(Goal of the exercise) Which of the lines below contain the string "write"? Pull each one out of the data.

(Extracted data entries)
◇ ◇ ◇ ◇ ◇

$ cat src/rtl/pdm_ctrl_pkg.sv
// Shared types and defaults for the PDM microphone capture controller.
// The capture index picks which mic_clk phase edge samples the data line.
package pdm_ctrl_pkg;

   typedef enum logic [1:0] {
      IDLE = 2'd0,
      WAKE = 2'd1,
      RUN  = 2'd2,
      STOP = 2'd3
   } state_t;

   localparam int CLK_DIV_DEF      = 8;
   localparam int WAKE_SAMPLES_DEF = 256;
   localparam int PCM_WIDTH_DEF    = 16;

   // Channel 0 samples at the end of the low phase, channel 1 at the end of the high phase.
   function automatic int cap_index(input int clk_div, input int channel);
      return (channel == 0) ? clk_div - 1 : clk_div / 2 - 1;
   endfunction

endpackage

$ cat src/rtl/pcm_fifo.sv
// First-word-fall-through PCM sample FIFO with occupancy count and sticky overrun.
// A write into a full FIFO is accepted only when a pop happens in the same cycle.
module pcm_fifo #(
   parameter int DEPTH = 8,
   parameter int WIDTH = 16
) (
   input  logic                   clk,
   input  logic                   reset_n,
   input  logic                   wr_req,
   input  logic [WIDTH-1:0]       wr_data,
   input  logic                   rd_en,
   input  logic                   clr_ovr,
   output logic [WIDTH-1:0]       rd_data,
   output logic                   rd_empty,
   output logic [$clog2(DEPTH):0] count,
   output logic                   overrun
);

   localparam int AW = $clog2(DEPTH);

   logic [WIDTH-1:0] mem [DEPTH];
   logic [AW-1:0]    wr_ptr;
   logic [AW-1:0]    rd_ptr;
   logic [AW-1:0]    rd_ptr_inc;
   logic             full;
   logic             do_rd;
   logic             do_wr;
   logic             drop;

   assign full       = (count == (AW + 1)'(DEPTH));
   assign rd_empty   = (count == '0);
   assign do_rd      = rd_en & ~rd_empty;
   assign do_wr      = wr_req & (~full | do_rd);
   assign drop       = wr_req & full & ~do_rd;
   assign rd_ptr_inc = rd_ptr + 1'b1;

   // NOTE: the storage array is deliberately left out of reset; only pointers and count
   // define which entries are meaningful, so clearing it would buy nothing.
   always_ff @(posedge clk) begin
      if (do_wr) mem[wr_ptr] <= wr_data;
   end

   // NOTE: sequential state uses non-blocking assignments so every register samples
   // the pre-edge values of its neighbours, independent of statement order.
   always_ff @(posedge clk or negedge reset_n) begin
      if (!reset_n) begin
         wr_ptr  <= '0;
         rd_ptr  <= '0;
         count   <= '0;
         overrun <= 1'b0;
         rd_data <= '0;
      end else begin
         if (do_wr) wr_ptr <= wr_ptr + 1'b1;
         if (do_rd) rd_ptr <= rd_ptr_inc;

         case ({do_wr, do_rd})
            2'b10:   count <= count + 1'b1;
            2'b01:   count <= count - 1'b1;
            default: count <= count;
         endcase

         if (drop)         overrun <= 1'b1;
         else if (clr_ovr) overrun <= 1'b0;

         // Head register tracks the oldest entry; a write into an empty slot bypasses memory.
         if (do_rd) begin
            if (count > (AW + 1)'(1)) rd_data <= mem[rd_ptr_inc];
            else if (do_wr)           rd_data <= wr_data;
         end else if (do_wr && rd_empty) begin
            rd_data <= wr_data;
         end
      end
   end

endmodule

◇ ◇ ◇ ◇ ◇

(Task output)
// A write into a full FIFO is accepted only when a pop happens in the same cycle.
         // Head register tracks the oldest entry; a write into an empty slot bypasses memory.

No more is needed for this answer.